Asteroid models reconstructed from the Lowell Photometric Database and WISE data

TL;DR

This study combines optical and infrared data to derive shape and spin models for nearly 900 asteroids, significantly expanding the known dataset and revealing spin distribution asymmetries.

Contribution

The paper introduces a novel method of combining sparse optical photometry with thermal infrared data to model asteroid shapes and spins, increasing the number of known models.

Findings

Derived shape models for about 900 asteroids.

Significantly increased the number of asteroids with known rotation states.

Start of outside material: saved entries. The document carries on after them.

### src/rtl/spi_slave_core.sv
// SPI mode-0 target, MSB first; pins oversampled in ACLK, rx_valid within SYNC_STAGES+2 cycles of last SCK rise.
// rx stream holds one word (extra words dropped, rx_overrun sticky); tx takes one-entry buffer via tx_valid/tx_ready.
module spi_slave_core #(
    parameter int DATA_WIDTH  = 8,
    parameter int SYNC_STAGES = 2
) (
    input  logic                  ACLK,
    input  logic                  ARESET,
    input  logic                  SCK,
    input  logic                  CS,
    input  logic                  MOSI,
    output logic                  MISO,
    output logic                  MISO_OE,
    input  logic [DATA_WIDTH-1:0] tx_data,
    input  logic                  tx_valid,
    output logic                  tx_ready,
    output logic [DATA_WIDTH-1:0] rx_data,
    output logic                  rx_valid,
    input  logic                  rx_ready,
    output logic                  rx_overrun,
    output logic                  tx_underrun,
    output logic                  frame_err,
    output logic                  busy
);

    localparam int CW = (DATA_WIDTH > 2) ? $clog2(DATA_WIDTH) : 1;
    localparam logic [CW-1:0] LAST_BIT = CW'(DATA_WIDTH - 1);

    typedef enum logic {
        ST_IDLE,
        ST_ACTIVE
    } state_t;

    state_t r_state;
    state_t w_state_nxt;

    logic [SYNC_STAGES-1:0] r_sck_sync;
    logic [SYNC_STAGES-1:0] r_cs_sync;
    logic [SYNC_STAGES-1:0] r_mosi_sync;
    logic                   r_sck_d;
    logic                   r_cs_d;

    logic [CW-1:0]          r_bit_cnt;
    logic                   r_word_done;
    logic [DATA_WIDTH-2:0]  r_rx_shift;
    logic [DATA_WIDTH-1:0]  r_tx_shift;
    logic [DATA_WIDTH-1:0]  r_tx_buf;
    logic                   r_tx_full;
    logic [DATA_WIDTH-1:0]  r_rx_data;
    logic                   r_rx_valid;
    logic                   r_rx_overrun;
    logic                   r_tx_underrun;
    logic                   r_frame_err;

    logic                   w_sck_rise;
    logic                   w_sck_fall;
    logic                   w_cs_rise;
    logic                   w_cs_fall;
    logic                   w_word_start;
    logic                   w_cs_end;
    logic                   w_sck_rise_act;
    logic                   w_shift_out;
    logic                   w_word_cplt;
    logic [DATA_WIDTH-1:0]  w_rx_word;

    // CS sync resets high so a deasserted bus never looks like a select on release.
    always_ff @(posedge ACLK or posedge ARESET) begin
        if (ARESET) begin
            r_sck_sync  <= '0;
            r_cs_sync   <= '1;
            r_mosi_sync <= '0;
            r_sck_d     <= 1'b0;
            r_cs_d      <= 1'b1;
        end else begin
            r_sck_sync  <= {r_sck_sync[SYNC_STAGES-2:0], SCK};
            r_cs_sync   <= {r_cs_sync[SYNC_STAGES-2:0], CS};
            r_mosi_sync <= {r_mosi_sync[SYNC_STAGES-2:0], MOSI};
            r_sck_d     <= r_sck_sync[SYNC_STAGES-1];
            r_cs_d      <= r_cs_sync[SYNC_STAGES-1];
        end
    end

    assign w_sck_rise = r_sck_sync[SYNC_STAGES-1] & ~r_sck_d;
    assign w_sck_fall = ~r_sck_sync[SYNC_STAGES-1] & r_sck_d;
    assign w_cs_rise  = r_cs_sync[SYNC_STAGES-1] & ~r_cs_d;
    assign w_cs_fall  = ~r_cs_sync[SYNC_STAGES-1] & r_cs_d;

    always_ff @(posedge ACLK or posedge ARESET) begin
        if (ARESET) begin
            r_state <= ST_IDLE;
        end else begin
            r_state <= w_state_nxt;
        end
    end

    always_comb begin
        w_state_nxt  = r_state;
        w_word_start = 1'b0;
        w_cs_end     = 1'b0;
        case (r_state)
            ST_IDLE: begin
                if (w_cs_fall) begin
                    w_state_nxt  = ST_ACTIVE;
                    w_word_start = 1'b1;
                end
            end
            ST_ACTIVE: begin
                if (w_cs_rise) begin
                    w_state_nxt = ST_IDLE;
                    w_cs_end    = 1'b1;
                end else if (w_sck_fall && (r_bit_cnt == '0) && r_word_done) begin
                    w_word_start = 1'b1;
                end
            end
            default: w_state_nxt = ST_IDLE;
        endcase
    end

    assign w_sck_rise_act = (r_state == ST_ACTIVE) && !w_cs_rise && w_sck_rise;
    assign w_shift_out    = (r_state == ST_ACTIVE) && !w_cs_rise && w_sck_fall && (r_bit_cnt != '0);
    assign w_word_cplt    = w_sck_rise_act && (r_bit_cnt == LAST_BIT);
    assign w_rx_word      = {r_rx_shift, r_mosi_sync[SYNC_STAGES-1]};

    always_ff @(posedge ACLK or posedge ARESET) begin
        if (ARESET) begin
            r_bit_cnt     <= '0;
            r_word_done   <= 1'b0;
            r_rx_shift    <= '0;
            r_tx_shift    <= '0;
            r_tx_buf      <= '0;
            r_tx_full     <= 1'b0;
            r_rx_data     <= '0;
            r_rx_valid    <= 1'b0;
            r_rx_overrun  <= 1'b0;
            r_tx_underrun <= 1'b0;
            r_frame_err   <= 1'b0;
        end else begin
            r_tx_underrun <= 1'b0;
            r_frame_err   <= 1'b0;

            if (w_word_start) begin
                r_bit_cnt   <= '0;
                r_word_done <= 1'b0;
                if (r_tx_full) begin
                    r_tx_shift <= r_tx_buf;
                end else begin
                    r_tx_shift    <= '0;
                    r_tx_underrun <= 1'b1;
                end
            end

            // Loads only land in an empty buffer, so a same-cycle start never sees them.
            if (w_word_start && r_tx_full) begin
                r_tx_full <= 1'b0;
            end else if (tx_valid && !r_tx_full) begin
                r_tx_buf  <= tx_data;
                r_tx_full <= 1'b1;
            end

            if (w_cs_end) begin
                r_bit_cnt   <= '0;
                r_word_done <= 1'b0;
                if (r_bit_cnt != '0) begin
                    r_frame_err <= 1'b1;
                end
            end

            if (w_sck_rise_act) begin
                r_rx_shift <= w_rx_word[DATA_WIDTH-2:0];
                if (w_word_cplt) begin
                    r_bit_cnt   <= '0;
                    r_word_done <= 1'b1;
                end else begin
                    r_bit_cnt <= r_bit_cnt + 1'b1;
                end
            end

            if (w_shift_out) begin
                r_tx_shift <= {r_tx_shift[DATA_WIDTH-2:0], 1'b0};
            end

            if (r_rx_valid && rx_ready) begin
                r_rx_valid   <= 1'b0;
                r_rx_overrun <= 1'b0;
            end
            if (w_word_cplt) begin
                if (!r_rx_valid || rx_ready) begin
                    r_rx_data  <= w_rx_word;
                    r_rx_valid <= 1'b1;
                end else begin
                    r_rx_overrun <= 1'b1;
                end
            end
        end
    end

    assign MISO        = (r_state == ST_ACTIVE) & r_tx_shift[DATA_WIDTH-1];
    assign MISO_OE     = (r_state == ST_ACTIVE);
    assign busy        = (r_state == ST_ACTIVE);
    assign tx_ready    = ~r_tx_full;
    assign rx_data     = r_rx_data;
    assign rx_valid    = r_rx_valid;
    assign rx_overrun  = r_rx_overrun;
    assign tx_underrun = r_tx_underrun;
    assign frame_err   = r_frame_err;

endmodule

### config.mk
export PLATFORM = sky130hd
export DESIGN_NAME = spi_slave_core
export DESIGN_NICKNAME = d
export VERILOG_FILES = /design/src/rtl/spi_slave_core.sv
export SDC_FILE = /design/constraint.sdc
export NUM_CORES = 1
export LEC_CHECK = 0
export CORE_AREA = 2 2 78 110
export CTS_CLUSTER_SIZE = 16
export DETAILED_ROUTE_END_ITERATION = 8
export DIE_AREA = 0 0 80 112
export SLEW_MARGIN = 0
export SYNTH_ARGS = -nofsm -noshare
export SYNTH_HDL_FRONTEND = slang
export SYNTH_SLANG_ARGS = --single-unit
### constraint.sdc
create_clock -name ACLK -period 1.9 [get_ports ACLK]
set_input_delay 0.285 -clock ACLK [delete_from_list [all_inputs] [get_ports ACLK]]
set_output_delay 0.285 -clock ACLK [all_outputs]
set_load 0.05 [all_outputs]
### Yosys cells after proc, flatten, opt, wreduce, memory -nomap -nowiden

Index checks and enable logic that the tools add are counted.

| cells by class | value |
|---|---|
| equal/unequal tests | 1 |
| muxes and demuxes | 31 |
| add/subtract/negate cells | 1 |
| bitwise gates (word level) | 12 |
| reduce and logical (&&, ||, !) cells | 21 |

Operators with widths:

| operator | count |
|---|---|
| two-way mux 8 bit | 3 |
| two-way mux 1 bit | 22 |
| two-way mux 3 bit | 4 |
| logical AND 1 bit | 10 |
| inverter 1 bit | 7 |
| nonzero test 3 bit | 2 |
| AND 1 bit | 5 |
| case mux 1 bit (2 select lines) | 2 |
| AND reduction 2 bit | 2 |
| nonzero test 2 bit | 2 |
| adder 3 x 1 -> 3 bit, second input constant | 1 |
| == test 3 bit, second input constant | 1 |
| logical NOT 1 bit | 3 |
| logical NOT 3 bit | 1 |
| logical OR 1 bit | 1 |

| word-level totals | value |
|---|---|
| logic and storage cells | 83 |
| output and inout bits | 16 |
| bits in registers | 49 |

### Logic depth before layout (Yosys ltp)

| depth | value |
|---|---|
| word-level depth | 11 |
| depth in mapped cells | 6 |
| mapped depth without buffers | 6 |

### Least setup slack after synthesis

No wires, ideal clock.

| timing | value |
|---|---|
| kind | flip-flop to flip-flop |
| start | reg r_state (netlist: MISO_OE) |
| end | reg r_rx_shift[0] |
| cell stages (with the launch flop) | 4 |
| required time | 1775 ps |
| setup time | 125 ps |
| setup slack | 109 ps |
| period minus slack after synthesis | 1791 ps |
| arrival time | 1666 ps |
| cells stage by stage | dfrtp_1 > nor3b_4 > buf_4 > mux2_2 |

| between the ends | value |
|---|---|
| word-level cells in the longest chain between the ends | 2 |

RTL lines:

| item | RTL line | text |
|---|---|---|
| start: declaration | 34 | `state_t r_state;` |
| start signal: assignment | 92 | `r_state <= w_state_nxt;` |
| logical AND 1 bit (2 in series) | 119 | `assign w_sck_rise_act = (r_state == ST_ACTIVE) && !w_cs_rise && w_sck_rise;` |
| end signal: assignment | 169 | `r_rx_shift <= w_rx_word[DATA_WIDTH-2:0];` |
| end: declaration | 45 | `logic [DATA_WIDTH-2:0] r_rx_shift;` |

No other way between the ends.
A chain may end at the register's enable or synchronous reset.

### Final worst setup path

| timing | value |
|---|---|
| start | reg r_rx_valid (netlist: rx_valid) |
| end | out rx_valid |

RTL lines:

| item | RTL line | text |
|---|---|---|
| start: declaration | 50 | `logic r_rx_valid;` |
| start signal: assignment | 133 | `r_rx_valid <= 1'b0;` |
| start signal: assignment | 183 | `r_rx_valid <= 1'b0;` |
| start signal: assignment | 189 | `r_rx_valid <= 1'b1;` |
| end: declaration | 18 | `output logic rx_valid,` |

No word-level cell between the ends.

==> results.toml <==
[timing]
skew_ns = 0.00352
timing.final.ws_setup_ns = 0.135
whs_ns = 0.314
final-setup-viol-count = 0
period_minus_slack_ns = 1.77
timing.setup.tns_ns = 0
fin_crit_sh_pct = 92.9
final-hold-violation-count = 0
slew_viol_final = 0
worstMarginPinSlew_ns = 0.497
rsz0062_at_grt = "false"
slew_headroom_pct = 66.7
fmax_mhz = 566

[placement]
dpl.hpwl_um = 2530
place.gp.congestion = 0.835
preCtsSetupSlack_ns = -0.0222
port_buffers = 30

[grt]
overflow = 0
grt_max_degree = 18
antenna_found_initial = 0
grt_pass1_wl_um = 6290
grt_usage_pct = 9.12
first_global_vias = 1304

[critical_path]
worstPathRequired_ns = 1.62
r2r_start = "r_bit_cnt[0]$_DFFE_PP0P_"
r2r-end = "r_tx_shift[3]$_DFFE_PP0P_"
cp.depth = 1
crit_family = "buffers and inverters"
crit_chain = "clkdlybuf4s50_1"
arrival_ns = 1.48
cpPeakStageDelay_ns = 0.82
slowest_stage = "clkdlybuf4s50_1"
crit_type = "flip-flop to primary output"
critical_path.endpoint = "rx_valid"
crit_fanout = 4
path_buf_inv = 1
regToRegSetupSlack_ns = 0.19
cp-start-kind = "flip-flop"
cp-startpoint = "rx_valid$_DFF_PP0_"
reg2regPathDepth = 6
worst_setup_path_end_kind = "primary output"

[die]
start_util_pct = 24.4
coreArea_um2 = 8000
rows = 39
dieArea_um2 = 8960
io_pins = 31
die_h_um = 112
fp.dieW_um = 80

[pwr]
switching_share_pct = 26.0
pwr-share-clk_pct = 30.1
seq_power_share_pct = 50.2
total_power_uw = 2920
p_comb_share_pct = 19.7
p_leak_uw = 0.00114
powerDensity_nw_per_um2 = 1130
internal-power_uw = 2160
switchingPower_uw = 759
ir_worst_vdd_mv = 0.322

[final_layout]
multi_input_area_um2 = 681
antennaDiodeCount = 0
drive_gt1_share_pct = 25.1
regArea_um2 = 1230
area_growth_pct = 32.8
n_fill_cell = 832
nets = 196

[status]
status = "completed"

[synthesis]
ys_ff_latch = 49
synthCells = 137
synth_warnings = 0
synth_cell_types = 29
ys_seq_area_share_pct = 63.0
syn_area_um2 = 1950
avgSynthCellArea_um2 = 14.2
syn-num-nets = 155

[detailed_routing]
ant_nets = 0
drc = 0
wire_per_inst_um = 12.3
via_count = 1209
viasPerCell = 4.30
routed_wl_um = 3470
drtIter0Drc = 127
dr.pass1.iters = 4

[clock_tree]
cts_made_buffers = 5
clock_latency_ns = 0.29
cts_sinks = 49
clockRootBuffer = "clkbuf_16"
cts_setup_buffers = 0
htree_levels = 2
cts_tree = "done"
clk_path_buf_depth = 2
clkTransAtPathRegs_ns = 0.06

[flow_run]
drv_cap = 0

[hold_path]
hold_path_class = "primary input to asynchronous set/reset pin"
## synth_stat cells (all sizes together)
cell	number	area [um2]
a221o	7	70.1
dfstp	3	78.8
nand2b	3	18.8
o22ai	1	6.26
mux2	23	259
nand3b	2	15.0
clkbuf	1	3.75
nor3	6	30.0
a21oi	3	15.0
nand2	3	11.3
o221ai	1	8.76
inv	7	26.3
a31oi	1	6.26
ha	3	37.5
nor3b	2	26.3
a32o	2	20.0
o31a	1	8.76
and2	8	50.1
dfrtp	46	1150
buf	2	15.0
nor2b	3	21.3
a21o	1	7.51
maj3	1	10.0
nand3	1	17.5
a22o	3	26.3
nor2	3	11.3
## power groups by stage
stage / logic (uW) / clock network (uW) / registers (uW)
2_1_floorplan: 407 / 0 / 1460
3_3_place_gp: 571 / 0 / 1490
3_5_place_dp: 589 / 0 / 1490
4_1_cts: 587 / 926 / 1470
5_1_grt: 631 / 955 / 1510
6_report: 577 / 880 / 1470
## cells by family (layout without fill, tap and decap cells)
group                    Yosys count  count (layout)  share of synthesized area (%)
AO/OA/AOI/OAI                     20              20                           8.65
adder cells (fa/ha/maj)            4               4                           2.44
buffers and inverters             10              52                           2.31
flip-flops                        49              49                           63.0
multiplexers                      23              23                           13.3
AND/OR/NAND/NOR                   31              31                           10.3
## how the worst min path moves through the flow
stage                                     endpoint                     start  slack [ns]
after floorplan             r_cs_sync[0]$_DFF_PP1_                        CS        0.29
after global placement    r_mosi_sync[1]$_DFF_PP0_  r_mosi_sync[0]$_DFF_PP0_        0.34
after detailed placement   r_sck_sync[1]$_DFF_PP0_   r_sck_sync[0]$_DFF_PP0_        0.34
after CTS                  r_sck_sync[1]$_DFF_PP0_                    ARESET        0.32
after global routing       r_sck_sync[1]$_DFF_PP0_                    ARESET        0.35
final                         rx_overrun$_DFF_PP0_                    ARESET        0.31
## final cells by class
type	count	area share [%]
inverters	7	1.01
clock buffers	8	5.65
flip-flops and latches	49	47.5
multi-input cells	78	26.3
well taps	102	4.93
repair buffers	37	14.7
## cells in the final DEF (no fill, tap or decap), types with 5 or more instances in the layout
cell type / count
dfrtp_1: 46
a221o_1: 7
clkdlybuf4s50_1: 26
mux2_2: 20
clkbuf_16: 5
nor3_1: 6
inv_1: 6
buf_4: 8
and2_1: 8
## sequential cells by signal, summed over array words and instances (netlist names)
| name | count |
|---|---|
| MISO_OE | 1 |
| frame_err | 1 |
| r_bit_cnt | 3 |
| r_cs_d | 1 |
| r_cs_sync | 2 |
| r_mosi_sync | 2 |
| r_rx_shift | 7 |
| r_sck_d | 1 |
| r_sck_sync | 2 |
| r_tx_buf | 8 |
| r_tx_full | 1 |
| r_tx_shift | 8 |
| r_word_done | 1 |
| rx_data | 8 |
| rx_overrun | 1 |
| rx_valid | 1 |
| tx_underrun | 1 |
## metrics by stage
step	instances	utilization (%)	instance area, um2
finish	281	32.4	2590
global route	281	32.4	2590
CTS	281	32.4	2590
detailed placement	273	30.5	2440
global placement	273	30.5	2440
floorplan	137	-	1950
## repair_timing
item | CTS | global route
endpoints found under the setup margin | 8 | 0
gates resized for setup | 1 | 0
hold buffers | 0 | 0
## layer usage
layer | vias to the layer above | global-route usage [%] | wire length (um) | share of wire [%]
met3 | 9 | 2.59 | 146 | 4.2
met2 | 25 | 14.3 | 1770 | 51
met1 | 599 | 11.1 | 1440 | 42
met5 | - | 0 | 0 | 0
li1 | 576 | - | - | -
met4 | 0 | 5.08 | 105 | 3.0
No activity file was read; power rests on OpenSTA's default activity.
==> edit 1 (config.mk and constraints unchanged) <==
Put one more register stage on the output `rx_overrun`, without a reset. The value now appears one clock later. The other outputs are not delayed to match.
--- a/src/rtl/spi_slave_core.sv
+++ b/src/rtl/spi_slave_core.sv
@@ -202,3 +202,5 @@
     assign rx_valid    = r_rx_valid;
-    assign rx_overrun  = r_rx_overrun;
+    always_ff @(posedge ACLK) begin
+        rx_overrun <= r_rx_overrun;
+    end
     assign tx_underrun = r_tx_underrun;
Check against the original RTL: no difference found for any inputs over 10 cycles, from zero or initial values and one cycle with ARESET high; that may be too few to reach the edited logic, so the function may still have changed.
==> edit 1 against the original RTL <==
Synthesized area is 1.0% higher; critical path type unchanged; worst setup slack got worse by 0.018 ns; cell area is 0.34% higher; wire length decreased by 1.5%; sequential share of layout area increased by 0.61 points; first-iteration DRC count down 40%; power up 1.2%; global-route usage is 0.83 points lower; combinational power is 0.9% lower; sequential cell count up 1.
==> edit 1: results (changes against the original RTL) <==
sta:
  relSlewSlack_pct: 65.6  # -1.1 points
  finClkSkew_ns: 0.00472  # +0.00120 ns
finish:
  nFillCells: 826  # -0.72%
  finalNetCount: 197  # +0.51%
  drive_above_1_share_pct: 25.6  # +0.42 points
pwr:
  leakage_nw: 1.14  # +0.39%
  vdd_ir_drop_max_mv: 0.451  # +40%
  power.internal_mw: 2.18  # +0.70%
clock_tree:
  post_cts_resized: 0  # -1
routing:
  avgRoutedWirePerCell_um: 12.1  # -1.8%
  first_iter_violations: 76  # -40%
  drtPass1Iterations: 4  # unchanged
  routed_via_density: 4.26  # -1.0%
global_routing:
  grt_pass1_wl_um: 5810  # -7.6%
  grt_use_total_pct: 8.30  # -0.83 points
  grt_max_degree: 33  # +15
  grt_pass1_vias: 1281  # -1.8%
placement:
  place_area_um2: 2450  # +0.31%
  finalWeightedCongestion: 0.808  # -3.3%
logic_synthesis:
  synth_nets: 156  # +0.65%
  synth_area_leaders: "dfrtp_1, mux2_2, dfstp_2, a221o_1, and2_1"
  synthDistinctLibCells: 30  # +3.4%
  synthArstFlopShare_pct: 98.0  # -2.0 points
setup_path:
  reg2reg_to: "r_tx_shift[7]"
status:
  status: "finished clean"
[edit 1: cell count changes after synthesis, sizes merged]
cell	change
dfxtp	+1
[edit 1: cells by family (layout without fill, tap and decap cells)]
group | Yosys count | after routing | share of synthesized area (%)
adders and majority gates | 4 | 4 | 2.41
DFF | 50 | 50 | 63.4
buffers and inverters | 10 | 52 | 2.28
muxes | 23 | 23 | 13.1
AOI/OAI and AO/OA | 20 | 20 | 8.57
and+or+nand+nor | 31 | 31 | 10.2
[edit 1: worst max path at each step]
stage / cells past startpoint / end / slack (ns)
floorplan: 3 / r_rx_shift[0] / 0.11
global placement: 6 / r_tx_shift[2] / 0.21
detailed placement: 6 / r_tx_shift[7] / 0.18
CTS: 1 / rx_valid / 0.11
global route: 6 / r_tx_shift[1] / 0.05
finish: 1 / rx_valid / 0.12
[edit 1: worst reg2reg max path, delay by kind of cell, from the launching register on]
| kind | cells | cell delay [ns] |
|---|---|---|
| AO/OA/AOI/OAI | 2 | 0.72 |
| flip-flops | 1 | 0.39 |
| AND/OR/NAND/NOR | 2 | 0.24 |
| adder cells (fa/ha/maj) | 1 | 0.22 |
| buffers and inverters | 1 | 0.06 |
[edit 1: area by class of cell]
type                            instances  area [µm²]  area share (%)
Sequential cell                        50        1250            48.1
Inverter                                7        26.3            1.01
Clock buffer                            6         139            5.34
Tap cell                              102         128            4.91
Clock inverter                          2        12.5           0.481
Multi-Input combinational cell         78         677            26.0
Timing Repair Buffer                   37         368            14.1
[edit 1: power by group through the flow]
stage	Sequential, mW	Combinational [mW]	Clock [mW]
2_1_floorplan	1.48	0.407	0
3_3_place_gp	1.51	0.568	0
3_5_place_dp	1.52	0.584	0
4_1_cts	1.50	0.584	0.915
5_1_grt	1.54	0.628	0.959
6_report	1.49	0.572	0.891
[edit 1: per-stage QoR]
| stage | hold WS (ns) | worst slack, ns | power (mW) | std cells |
|---|---|---|---|---|
| after floorplan | 0.289 | 0.109 | 1.89 | 138 |
| after global placement | 0.336 | 0.207 | 2.08 | 274 |
| after detailed placement | 0.335 | 0.180 | 2.10 | 274 |
| after CTS | 0.320 | 0.108 | 3.00 | 282 |
| after global routing | 0.345 | 0.0494 | 3.12 | 282 |
| final | 0.308 | 0.116 | 2.96 | 282 |
[edit 1: per-layer routing]
metal / wire, µm / share of wire, % / GRT usage [%]
met1: 1510 / 44 / 9.76
met2: 1670 / 49 / 13.7
met3: 177 / 5.2 / 2.84
met4: 59 / 1.7 / 3.39
met5: 0 / 0 / 0
==> edit 2 (config.mk and constraints unchanged) <==
Made on the original files. The parameter `DATA_WIDTH` goes from 8 to 16.
--- a/src/rtl/spi_slave_core.sv
+++ b/src/rtl/spi_slave_core.sv
@@ -3,3 +3,3 @@
 module spi_slave_core #(
-    parameter int DATA_WIDTH  = 8,
+    parameter int DATA_WIDTH  = 16,
     parameter int SYNC_STAGES = 2
Ports: changed (resized rx_data and tx_data); port bits go from 31 to 47. No check against the original RTL was run, so the function may have changed too.
==> edit 2 against the original RTL <==
Cell area grew 62%; worst setup slack got worse by 0.095 ns; wire length grew 67%; die area unchanged; power is 68% higher; sequential cell count grew 33; critical endpoint is now rx_data[2]; clock power rose by 98%; synthesized area is 68% higher.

Discovered a discrepancy in prograde and retrograde spin distributions for small asteroids.

Abstract

Information about the spin state of asteroids is important for our understanding of the dynamical processes affecting them. However, spin properties of asteroids are known for only a small fraction of the whole population. To enlarge the sample of asteroids with a known rotation state and basic shape properties, we combined sparse-in-time photometry from the Lowell Observatory Database with flux measurements from NASA's WISE satellite. We applied the light curve inversion method to the combined data. The thermal infrared data from WISE were treated as reflected light because the shapes of thermal and visual light curves are similar enough for our purposes. While sparse data cover a wide range of geometries over many years, WISE data typically cover an interval of tens of hours, which is comparable to the typical rotation period of asteroids. The search for best-fitting models was done in the framework of the Asteroids@home distributed computing project. By processing the data for almost 75,000 asteroids, we derived unique shape models for about 900 of them. Some of them were already available in the DAMIT database and served us as a consistency check of our approach. In total, we derived new models for 662 asteroids, which significantly increased the total number of asteroids for which their rotation state and shape are known. For another 789 asteroids, we were able to determine their sidereal rotation period and estimate the ecliptic latitude of the spin axis direction. We studied the distribution of spins in the asteroid population. We revealed a significant discrepancy between the number of prograde and retrograde rotators for asteroids smaller than about 10 km. Combining optical photometry with thermal infrared light curves is an efficient approach to obtaining new physical models of asteroids.